In mid-June, BioNTech announced that the first patient had been treated in its BNT111 phase 2 cancer vaccine trial. The vaccine uses the same mRNA technology as the Pfizer-BioNTech coronavirus vaccine.
"Similar to the way an mRNA vaccine against SARS-CoV-2 works, an mRNA cancer vaccine trains your immune system to recognize a certain protein on the surface of cancer cells," said Anna Blakney, an assistant professor in the School of Biochemical Engineering at the University of British Columbia in Canada.
The goal of an mRNA cancer vaccine is to instruct the immune system to attack the cells expressing that protein.
"Basically, the idea is to get the immune system to recognize the cancer," said John Cooke, medical director of the RNA Therapeutics Program in the Houston Methodist Hospital's DeBakey Heart and Vascular Center in Texas.
Cancer is a leading cause of death worldwide. It killed nearly 10 million people in 2020, according to the World Health Organization.
The reason cancer is able to grow and potentially kill a patient is that it is able to evade the immune system. "They fly under the radar of our immune system," said Cooke.
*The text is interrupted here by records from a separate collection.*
--- src/rtl/alu_ex_mem_stage.sv ---
// rtl/alu_ex_mem_stage.sv - execute-to-memory pipeline stage with 2-entry skid buffer and overflow trap
//
// Purpose:
//   Registers the ALU result, flags and control sideband coming out of the
//   execute stage into a head/skid pair of registers. Both sides use a
//   valid/ready handshake, and InReady is a flop, so a stall from the memory
//   stage never forms a combinational path back into execute. A signed
//   overflow on a trapping op is not buffered. Instead it is captured into the
//   trap registers, and the stage stops accepting until TrapAck. Flush drops
//   every buffered entry and the current input.
//
// Optional feature macro: ALU_STAGE_PERF_EN
//   When defined, the stage builds the AcceptCount and StallCount performance
//   counters. When undefined, both outputs are tied to 0.
//
// Ports:
//   Clock, ResetN                    clock, async active-low reset
//   InValid / InReady                upstream handshake (InReady registered)
//   InResult, InZero, InOverflow,    ALU outputs
//   InCarryOut
//   InTrapOnOvf                      op traps on signed overflow
//   InRd, InRegWrite, InMemRead,     control sideband
//   InMemWrite, InStoreData
//   OutValid / OutReady              downstream handshake on the head entry
//   OutResult, OutStoreData, OutZero,
//   OutCarryOut, OutRegWrite,
//   OutMemRead, OutMemWrite, OutRd   head entry fields (held while OutValid=0)
//   Flush                            drop buffered entries and current input
//   TrapPending, TrapRd, TrapResult  trap status and captured op
//   TrapAck                          leave the trap state
//   AcceptCount, StallCount          performance counters (optional)

module alu_ex_mem_stage #(
  parameter int WIDTH = 32,
  parameter int REGW  = 5
) (
  input  logic             Clock,
  input  logic             ResetN,
  input  logic             InValid,
  output logic             InReady,
  input  logic [WIDTH-1:0] InResult,
  input  logic             InZero,
  input  logic             InOverflow,
  input  logic             InCarryOut,
  input  logic             InTrapOnOvf,
  input  logic [REGW-1:0]  InRd,
  input  logic             InRegWrite,
  input  logic             InMemRead,
  input  logic             InMemWrite,
  input  logic [WIDTH-1:0] InStoreData,
  output logic             OutValid,
  input  logic             OutReady,
  output logic [WIDTH-1:0] OutResult,
  output logic [WIDTH-1:0] OutStoreData,
  output logic             OutZero,
  output logic             OutCarryOut,
  output logic             OutRegWrite,
  output logic             OutMemRead,
  output logic             OutMemWrite,
  output logic [REGW-1:0]  OutRd,
  input  logic             Flush,
  output logic             TrapPending,
  output logic [REGW-1:0]  TrapRd,
  output logic [WIDTH-1:0] TrapResult,
  input  logic             TrapAck,
  output logic [31:0]      AcceptCount,
  output logic [31:0]      StallCount
);

  typedef enum logic {
    ST_RUN  = 1'b0,
    ST_TRAP = 1'b1
  } state_t;

  typedef struct packed {
    logic [WIDTH-1:0] result;
    logic [WIDTH-1:0] store_data;
    logic             zero;
    logic             carry_out;
    logic             reg_write;
    logic             mem_read;
    logic             mem_write;
    logic [REGW-1:0]  rd;
  } entry_t;

  state_t           state_q, state_d;
  entry_t           head_q, head_d;
  entry_t           skid_q, skid_d;
  logic             head_valid_q, head_valid_d;
  logic             skid_valid_q, skid_valid_d;
  logic             in_ready_q, in_ready_d;
  logic [REGW-1:0]  trap_rd_q, trap_rd_d;
  logic [WIDTH-1:0] trap_result_q, trap_result_d;

  entry_t in_entry;
  logic   accept;
  logic   trap_hit;
  logic   buf_accept;
  logic   pop;

  always_comb begin
    in_entry.result     = InResult;
    in_entry.store_data = InStoreData;
    in_entry.zero       = InZero;
    in_entry.carry_out  = InCarryOut;
    in_entry.reg_write  = InRegWrite;
    in_entry.mem_read   = InMemRead;
    in_entry.mem_write  = InMemWrite;
    in_entry.rd         = InRd;
  end

  // A flushed input is treated as if it never arrived. This means it can
  // neither be buffered nor raise a trap.
  assign accept     = InValid & in_ready_q;
  assign trap_hit   = accept & InOverflow & InTrapOnOvf & ~Flush;
  assign buf_accept = accept & ~(InOverflow & InTrapOnOvf) & ~Flush;
  assign pop        = head_valid_q & OutReady;

  // Trap FSM and trap capture registers
  always_comb begin
    state_d       = state_q;
    trap_rd_d     = trap_rd_q;
    trap_result_d = trap_result_q;
    case (state_q)
      ST_RUN: begin
        if (trap_hit) begin
          state_d       = ST_TRAP;
          trap_rd_d     = InRd;
          trap_result_d = InResult;
        end
      end
      ST_TRAP: begin
        if (TrapAck) begin
          state_d = ST_RUN;
        end
      end
      default: state_d = ST_RUN;
    endcase
  end

  // Head/skid buffer. InReady is low whenever both slots are full, so an
  // accept never arrives while the skid slot is still occupied.
  always_comb begin
    head_d       = head_q;
    skid_d       = skid_q;
    head_valid_d = head_valid_q;
    skid_valid_d = skid_valid_q;
    if (Flush) begin
      head_valid_d = 1'b0;
      skid_valid_d = 1'b0;
    end else if (pop) begin
      if (skid_valid_q) begin
        head_d = skid_q;
        if (buf_accept) begin
          skid_d = in_entry;
        end else begin
          skid_valid_d = 1'b0;
        end
      end else if (buf_accept) begin
        // The new entry replaces the departing head. Occupancy stays at 1.
        head_d = in_entry;
      end else begin
        head_valid_d = 1'b0;
      end
    end else if (buf_accept) begin
      if (!head_valid_q) begin
        head_d       = in_entry;
        head_valid_d = 1'b1;
      end else begin
        skid_d       = in_entry;
        skid_valid_d = 1'b1;
      end
    end
  end

  // The registered ready looks ahead at next-cycle occupancy and state.
  assign in_ready_d = ~(head_valid_d & skid_valid_d) & (state_d == ST_RUN) & ~Flush;

  always_ff @(posedge Clock or negedge ResetN) begin
    if (!ResetN) begin
      state_q       <= ST_RUN;
      head_q        <= '0;
      skid_q        <= '0;
      head_valid_q  <= 1'b0;
      skid_valid_q  <= 1'b0;
      in_ready_q    <= 1'b0;
      trap_rd_q     <= '0;
      trap_result_q <= '0;
    end else begin
      state_q       <= state_d;
      head_q        <= head_d;
      skid_q        <= skid_d;
      head_valid_q  <= head_valid_d;
      skid_valid_q  <= skid_valid_d;
      in_ready_q    <= in_ready_d;
      trap_rd_q     <= trap_rd_d;
      trap_result_q <= trap_result_d;
    end
  end

  assign InReady      = in_ready_q;
  assign OutValid     = head_valid_q;
  assign OutResult    = head_q.result;
  assign OutStoreData = head_q.store_data;
  assign OutZero      = head_q.zero;
  assign OutCarryOut  = head_q.carry_out;
  assign OutRegWrite  = head_q.reg_write;
  assign OutMemRead   = head_q.mem_read;
  assign OutMemWrite  = head_q.mem_write;
  assign OutRd        = head_q.rd;
  assign TrapPending  = (state_q == ST_TRAP);
  assign TrapRd       = trap_rd_q;
  assign TrapResult   = trap_result_q;

`ifdef ALU_STAGE_PERF_EN
  logic [31:0] accept_count_q, accept_count_d;
  logic [31:0] stall_count_q, stall_count_d;

  // Both counters wrap naturally, and Flush does not affect them.
  always_comb begin
    accept_count_d = accept_count_q;
    stall_count_d  = stall_count_q;
    if (accept) begin
      accept_count_d = accept_count_q + 32'd1;
    end
    if (head_valid_q & ~OutReady) begin
      stall_count_d = stall_count_q + 32'd1;
    end
  end

  always_ff @(posedge Clock or negedge ResetN) begin
    if (!ResetN) begin
      accept_count_q <= '0;
      stall_count_q  <= '0;
    end else begin
      accept_count_q <= accept_count_d;
      stall_count_q  <= stall_count_d;
    end
  end

  assign AcceptCount = accept_count_q;
  assign StallCount  = stall_count_q;
`else
  assign AcceptCount = 32'd0;
  assign StallCount  = 32'd0;
`endif

endmodule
Vaccines are often thought to be preventative medicines, but the people in BioNTech's trials and other vaccine programs already have advanced melanoma.
For some types of cancer, like melanoma, it is possible to find a common change caused by the cancer among most people with the disease, Cooke told DW. This is the approach BioNTech has used. It has identified four cancer-specific antigens. More than 90% of melanomas in patients express at least one of these antigens.
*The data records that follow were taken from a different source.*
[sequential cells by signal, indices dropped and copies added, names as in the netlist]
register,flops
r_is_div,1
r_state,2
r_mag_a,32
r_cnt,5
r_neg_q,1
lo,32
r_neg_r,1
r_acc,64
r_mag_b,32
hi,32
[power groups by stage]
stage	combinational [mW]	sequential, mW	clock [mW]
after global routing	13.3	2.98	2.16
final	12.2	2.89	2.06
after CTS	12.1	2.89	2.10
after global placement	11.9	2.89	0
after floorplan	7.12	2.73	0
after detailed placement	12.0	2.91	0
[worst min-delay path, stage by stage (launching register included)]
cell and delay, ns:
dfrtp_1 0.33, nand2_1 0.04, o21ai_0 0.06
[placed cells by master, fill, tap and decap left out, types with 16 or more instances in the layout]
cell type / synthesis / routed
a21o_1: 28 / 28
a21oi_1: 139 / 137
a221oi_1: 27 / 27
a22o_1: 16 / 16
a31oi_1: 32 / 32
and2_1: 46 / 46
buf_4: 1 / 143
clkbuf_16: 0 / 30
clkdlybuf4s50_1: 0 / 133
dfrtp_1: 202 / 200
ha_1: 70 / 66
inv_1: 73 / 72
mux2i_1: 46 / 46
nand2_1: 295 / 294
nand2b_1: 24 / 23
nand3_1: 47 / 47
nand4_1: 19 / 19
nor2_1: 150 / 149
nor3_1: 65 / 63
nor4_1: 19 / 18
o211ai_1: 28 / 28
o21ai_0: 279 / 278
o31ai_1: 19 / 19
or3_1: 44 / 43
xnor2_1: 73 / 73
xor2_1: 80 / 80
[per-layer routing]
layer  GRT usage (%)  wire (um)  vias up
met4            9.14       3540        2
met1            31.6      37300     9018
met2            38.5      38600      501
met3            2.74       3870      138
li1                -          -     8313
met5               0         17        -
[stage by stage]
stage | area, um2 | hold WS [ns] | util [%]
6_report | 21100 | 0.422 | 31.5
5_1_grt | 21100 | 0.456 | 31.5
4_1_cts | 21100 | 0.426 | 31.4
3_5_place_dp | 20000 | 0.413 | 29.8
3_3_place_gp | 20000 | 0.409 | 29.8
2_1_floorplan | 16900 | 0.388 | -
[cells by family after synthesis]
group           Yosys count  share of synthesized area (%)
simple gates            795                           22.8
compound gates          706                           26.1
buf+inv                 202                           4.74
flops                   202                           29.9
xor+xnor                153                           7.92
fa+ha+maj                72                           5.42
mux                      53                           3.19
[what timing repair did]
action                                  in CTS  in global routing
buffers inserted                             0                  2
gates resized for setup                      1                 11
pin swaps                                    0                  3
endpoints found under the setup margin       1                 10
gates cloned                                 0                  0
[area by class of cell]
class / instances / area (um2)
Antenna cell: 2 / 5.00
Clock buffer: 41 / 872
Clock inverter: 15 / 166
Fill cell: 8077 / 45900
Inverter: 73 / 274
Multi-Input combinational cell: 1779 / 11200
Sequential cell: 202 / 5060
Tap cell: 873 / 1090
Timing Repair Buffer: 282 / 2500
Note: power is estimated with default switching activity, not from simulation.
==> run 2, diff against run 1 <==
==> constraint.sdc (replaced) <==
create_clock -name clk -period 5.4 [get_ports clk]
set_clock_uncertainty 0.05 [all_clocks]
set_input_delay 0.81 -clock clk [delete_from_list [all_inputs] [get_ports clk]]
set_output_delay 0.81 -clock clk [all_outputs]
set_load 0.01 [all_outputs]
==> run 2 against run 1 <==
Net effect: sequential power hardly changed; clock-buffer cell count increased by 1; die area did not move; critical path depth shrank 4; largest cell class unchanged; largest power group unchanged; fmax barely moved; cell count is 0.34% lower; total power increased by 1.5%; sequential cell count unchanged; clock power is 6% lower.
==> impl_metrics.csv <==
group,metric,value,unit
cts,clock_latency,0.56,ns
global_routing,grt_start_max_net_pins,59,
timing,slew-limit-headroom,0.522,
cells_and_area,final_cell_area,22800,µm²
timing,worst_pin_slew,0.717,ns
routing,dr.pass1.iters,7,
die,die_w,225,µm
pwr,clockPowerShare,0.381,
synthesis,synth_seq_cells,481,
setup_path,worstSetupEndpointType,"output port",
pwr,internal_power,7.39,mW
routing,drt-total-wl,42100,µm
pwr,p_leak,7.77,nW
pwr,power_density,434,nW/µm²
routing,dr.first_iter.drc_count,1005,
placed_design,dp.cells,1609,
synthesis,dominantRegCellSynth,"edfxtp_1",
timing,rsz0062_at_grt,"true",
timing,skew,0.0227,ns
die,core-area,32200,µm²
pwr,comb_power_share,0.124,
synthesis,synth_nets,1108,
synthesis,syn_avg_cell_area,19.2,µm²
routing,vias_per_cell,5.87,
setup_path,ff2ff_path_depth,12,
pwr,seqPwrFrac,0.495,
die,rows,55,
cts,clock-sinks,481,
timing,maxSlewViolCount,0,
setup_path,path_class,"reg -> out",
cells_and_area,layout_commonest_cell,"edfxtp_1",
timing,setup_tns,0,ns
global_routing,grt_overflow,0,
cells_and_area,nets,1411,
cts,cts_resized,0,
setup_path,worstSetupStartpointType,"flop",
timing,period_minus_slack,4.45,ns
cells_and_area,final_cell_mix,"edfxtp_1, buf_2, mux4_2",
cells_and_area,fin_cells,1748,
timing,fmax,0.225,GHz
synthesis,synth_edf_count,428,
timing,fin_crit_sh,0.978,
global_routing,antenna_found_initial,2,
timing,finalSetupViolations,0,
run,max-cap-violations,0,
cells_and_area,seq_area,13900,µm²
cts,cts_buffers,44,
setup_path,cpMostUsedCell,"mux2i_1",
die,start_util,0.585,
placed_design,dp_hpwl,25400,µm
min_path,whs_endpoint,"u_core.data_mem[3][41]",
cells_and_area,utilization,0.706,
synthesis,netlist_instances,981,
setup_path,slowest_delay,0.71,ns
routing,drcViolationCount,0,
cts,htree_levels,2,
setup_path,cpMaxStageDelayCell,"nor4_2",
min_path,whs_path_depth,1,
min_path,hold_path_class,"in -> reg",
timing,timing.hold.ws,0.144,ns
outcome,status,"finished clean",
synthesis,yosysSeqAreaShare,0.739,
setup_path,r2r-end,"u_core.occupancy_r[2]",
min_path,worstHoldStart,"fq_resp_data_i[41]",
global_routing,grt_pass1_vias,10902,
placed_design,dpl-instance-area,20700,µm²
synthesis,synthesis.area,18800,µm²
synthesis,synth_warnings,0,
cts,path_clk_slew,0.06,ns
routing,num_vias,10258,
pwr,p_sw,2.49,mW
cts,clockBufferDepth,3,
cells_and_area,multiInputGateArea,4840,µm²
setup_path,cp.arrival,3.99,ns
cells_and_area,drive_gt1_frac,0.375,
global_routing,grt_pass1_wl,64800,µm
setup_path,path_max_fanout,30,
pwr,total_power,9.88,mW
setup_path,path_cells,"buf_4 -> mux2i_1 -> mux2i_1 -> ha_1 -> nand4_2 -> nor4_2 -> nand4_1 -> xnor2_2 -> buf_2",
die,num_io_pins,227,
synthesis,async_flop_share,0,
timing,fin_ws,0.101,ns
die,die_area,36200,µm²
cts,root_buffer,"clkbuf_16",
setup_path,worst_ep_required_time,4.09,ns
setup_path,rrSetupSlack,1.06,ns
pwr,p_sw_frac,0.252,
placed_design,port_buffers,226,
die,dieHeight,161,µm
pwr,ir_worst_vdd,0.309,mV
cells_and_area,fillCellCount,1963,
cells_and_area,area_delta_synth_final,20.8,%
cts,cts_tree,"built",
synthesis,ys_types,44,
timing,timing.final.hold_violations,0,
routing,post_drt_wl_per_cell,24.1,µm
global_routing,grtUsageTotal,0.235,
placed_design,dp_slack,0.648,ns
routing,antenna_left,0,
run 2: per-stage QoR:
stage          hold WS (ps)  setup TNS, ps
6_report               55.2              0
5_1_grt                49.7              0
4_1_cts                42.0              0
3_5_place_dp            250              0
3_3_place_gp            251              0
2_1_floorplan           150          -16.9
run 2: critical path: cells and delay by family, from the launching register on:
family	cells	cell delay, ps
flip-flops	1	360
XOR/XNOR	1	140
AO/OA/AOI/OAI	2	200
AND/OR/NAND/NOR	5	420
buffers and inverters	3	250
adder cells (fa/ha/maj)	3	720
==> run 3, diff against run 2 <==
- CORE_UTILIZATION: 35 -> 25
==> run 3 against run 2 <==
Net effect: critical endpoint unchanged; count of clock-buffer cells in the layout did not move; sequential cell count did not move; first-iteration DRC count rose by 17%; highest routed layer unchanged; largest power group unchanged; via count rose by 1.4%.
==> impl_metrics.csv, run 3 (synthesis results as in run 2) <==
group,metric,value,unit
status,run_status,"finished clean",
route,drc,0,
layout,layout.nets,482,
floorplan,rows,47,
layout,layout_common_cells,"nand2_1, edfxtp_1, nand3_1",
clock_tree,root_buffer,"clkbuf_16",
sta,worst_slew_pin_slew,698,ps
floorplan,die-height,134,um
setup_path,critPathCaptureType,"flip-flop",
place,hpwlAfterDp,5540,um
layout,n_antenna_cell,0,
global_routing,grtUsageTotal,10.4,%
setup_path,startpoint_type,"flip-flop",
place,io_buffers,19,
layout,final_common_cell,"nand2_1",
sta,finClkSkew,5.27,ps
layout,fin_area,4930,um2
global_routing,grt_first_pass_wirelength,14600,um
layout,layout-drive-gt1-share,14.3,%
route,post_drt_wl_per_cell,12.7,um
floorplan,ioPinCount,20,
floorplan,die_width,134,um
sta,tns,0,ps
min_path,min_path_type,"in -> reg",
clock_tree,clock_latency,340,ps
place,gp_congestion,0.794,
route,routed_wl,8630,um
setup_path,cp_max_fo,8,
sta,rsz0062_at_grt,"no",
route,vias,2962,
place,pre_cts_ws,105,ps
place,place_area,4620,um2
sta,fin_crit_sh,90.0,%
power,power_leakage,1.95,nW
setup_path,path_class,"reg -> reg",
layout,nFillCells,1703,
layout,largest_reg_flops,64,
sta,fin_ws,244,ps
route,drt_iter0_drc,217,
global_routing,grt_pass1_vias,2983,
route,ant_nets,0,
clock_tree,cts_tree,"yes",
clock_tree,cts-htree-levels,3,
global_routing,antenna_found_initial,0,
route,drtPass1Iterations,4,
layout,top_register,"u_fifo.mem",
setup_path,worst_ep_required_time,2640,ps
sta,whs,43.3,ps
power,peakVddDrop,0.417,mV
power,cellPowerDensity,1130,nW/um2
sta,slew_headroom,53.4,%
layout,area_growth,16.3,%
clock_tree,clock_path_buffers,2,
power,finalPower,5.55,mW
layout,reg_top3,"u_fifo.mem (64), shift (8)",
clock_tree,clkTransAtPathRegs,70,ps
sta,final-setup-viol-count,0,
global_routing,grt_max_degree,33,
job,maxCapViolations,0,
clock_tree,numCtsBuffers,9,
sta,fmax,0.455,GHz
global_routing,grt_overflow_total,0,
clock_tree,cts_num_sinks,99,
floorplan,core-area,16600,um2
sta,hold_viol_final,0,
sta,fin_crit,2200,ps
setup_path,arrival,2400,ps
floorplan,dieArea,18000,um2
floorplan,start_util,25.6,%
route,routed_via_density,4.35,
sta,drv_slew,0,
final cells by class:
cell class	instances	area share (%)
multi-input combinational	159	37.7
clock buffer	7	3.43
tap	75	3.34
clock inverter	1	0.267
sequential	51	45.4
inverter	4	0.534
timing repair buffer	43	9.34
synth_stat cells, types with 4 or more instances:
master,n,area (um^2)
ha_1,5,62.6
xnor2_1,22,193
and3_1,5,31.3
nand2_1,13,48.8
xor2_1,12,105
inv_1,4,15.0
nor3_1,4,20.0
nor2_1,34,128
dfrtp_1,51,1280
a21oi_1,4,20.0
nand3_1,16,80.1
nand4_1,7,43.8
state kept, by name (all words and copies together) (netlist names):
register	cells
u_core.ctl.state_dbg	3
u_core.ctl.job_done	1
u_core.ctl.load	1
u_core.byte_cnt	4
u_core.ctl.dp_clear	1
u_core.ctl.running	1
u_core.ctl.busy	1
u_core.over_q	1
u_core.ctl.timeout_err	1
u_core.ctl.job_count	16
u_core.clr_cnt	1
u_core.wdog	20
--- config.mk ---
export PLATFORM = sky130hd
export DESIGN_NAME = demux_dispatcher_mxn
export DESIGN_NICKNAME = d
export VERILOG_FILES = /design/src/rtl/mux_pkg.sv /design/src/rtl/demux_channel_slot.sv /design/src/rtl/demux_dispatcher_mxn.sv
export SDC_FILE = /design/constraint.sdc
export NUM_CORES = 1
export LEC_CHECK = 0
export CAP_MARGIN = 20
export CELL_PAD_IN_SITES_DETAIL_PLACEMENT = 1
export CELL_PAD_IN_SITES_GLOBAL_PLACEMENT = 1
export CORE_MARGIN = 1.5
export CORE_UTILIZATION = 35
export DETAILED_ROUTE_END_ITERATION = 8
export PLACE_DENSITY = 0.82
export SYNTH_ARGS = -nofsm -noshare
export SYNTH_HDL_FRONTEND = slang
export SYNTH_SLANG_ARGS = --single-unit
export TNS_END_PERCENT = 5
--- constraint.sdc ---
create_clock -name clk -period 2.4 [get_ports clk]
set_input_delay 0.48 -clock clk [delete_from_list [all_inputs] [get_ports clk]]
set_output_delay 0.48 -clock clk [all_outputs]
set_load 0.005 [all_outputs]
[src/rtl/uart_bus_master_if.sv]
// UART byte stream plus data-bus signals of the bridge; master = bridge side,
// slave = UART/bus environment side.
interface uart_bus_master_if;
  logic [7:0]  rx_data;
  logic        rx_valid;
  logic        tx_busy;
  logic [7:0]  tx_data;
  logic        tx_start;
  logic        bus_req;
  logic [31:0] bus_addr;
  logic [31:0] bus_wdata;
  logic [2:0]  bus_funct3;
  logic        bus_write;
  logic [31:0] bus_rdata;

  modport master (
    input  rx_data, rx_valid, tx_busy, bus_rdata,
    output tx_data, tx_start, bus_req, bus_addr, bus_wdata, bus_funct3, bus_write
  );

  modport slave (
    output rx_data, rx_valid, tx_busy, bus_rdata,
    input  tx_data, tx_start, bus_req, bus_addr, bus_wdata, bus_funct3, bus_write
  );
endinterface

[src/rtl/uart_byte_sender.sv]
// Issues one tx_start per accepted byte, only while tx_busy is low, and reports
// done once the transmitter has gone busy and returned idle.
module uart_byte_sender
  import uart_bus_pkg::*;
(
  input  logic       clk,
  input  logic       rst,
  input  logic       start,
  input  logic [7:0] byte_in,
  input  logic       tx_busy,
  output logic       tx_start,
  output logic [7:0] tx_data,
  output logic       done
);

  snd_state_t state_reg, state_next;
  logic [7:0] data_reg;
  logic       accept;

  // done only depends on state and tx_busy, so a caller may chain the next start off it
  assign done     = (state_reg == SND_FALL) && !tx_busy;
  assign tx_start = (state_reg == SND_PEND) && !tx_busy;
  assign tx_data  = data_reg;

  always_ff @(posedge clk or posedge rst) begin
    if (rst) state_reg <= SND_IDLE;
    else     state_reg <= state_next;
  end

  always_comb begin
    state_next = state_reg;
    accept     = 1'b0;
    case (state_reg)
      SND_IDLE: if (start) begin
        accept     = 1'b1;
        state_next = SND_PEND;
      end
      SND_PEND: if (!tx_busy) state_next = SND_RISE;
      SND_RISE: if (tx_busy)  state_next = SND_FALL;
      SND_FALL: if (!tx_busy) begin
        if (start) begin
          accept     = 1'b1;
          state_next = SND_PEND;
        end else begin
          state_next = SND_IDLE;
        end
      end
      default:  state_next = SND_IDLE;
    endcase
  end

  always_ff @(posedge clk or posedge rst) begin
    if (rst)         data_reg <= '0;
    else if (accept) data_reg <= byte_in;
  end

endmodule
But making a single vaccine to fight other types of cancer can be difficult.
"What's different in cancer is that most of the changes that are present in an individual cancer are unique," said David Braun, a physician-scientist at Harvard's Dana-Farber Cancer Institute. "Very few are actually shared between patients."
This means that the vaccine needs to be tailored to the individual. Braun works with peptide vaccines in kidney cancer patients, and the targets that scientists can tell the immune system to attack differ from patient to patient, even though they all have the same type of cancer.
"What we've been trying to operationalize is a more personalized approach, a sort of precision immune therapy approach where we actually try to make a customized vaccine for each patient," Braun told DW. The same approach is also being used in mRNA vaccines, Braun said.
This requires sequencing the DNA and RNA of a patient's tumor and finding out what makes it unique.
"Then you compare that to normal tissue and you look for differences in that particular cancer," said Houston Methodist Hospital's Cooke.
The ideal situation is that the proteins are expressed only by the cancer cells, but other parts of the body, like healthy tissue, can also produce the same proteins. This means it is possible that some kind of autoimmune response could occur if the immune system attacks healthy tissue that it believes is foreign.
A vaccine to prevent cancer?
Depending on the type of cancer, it may be possible to create preventative vaccines for people at risk of developing certain types of cancer.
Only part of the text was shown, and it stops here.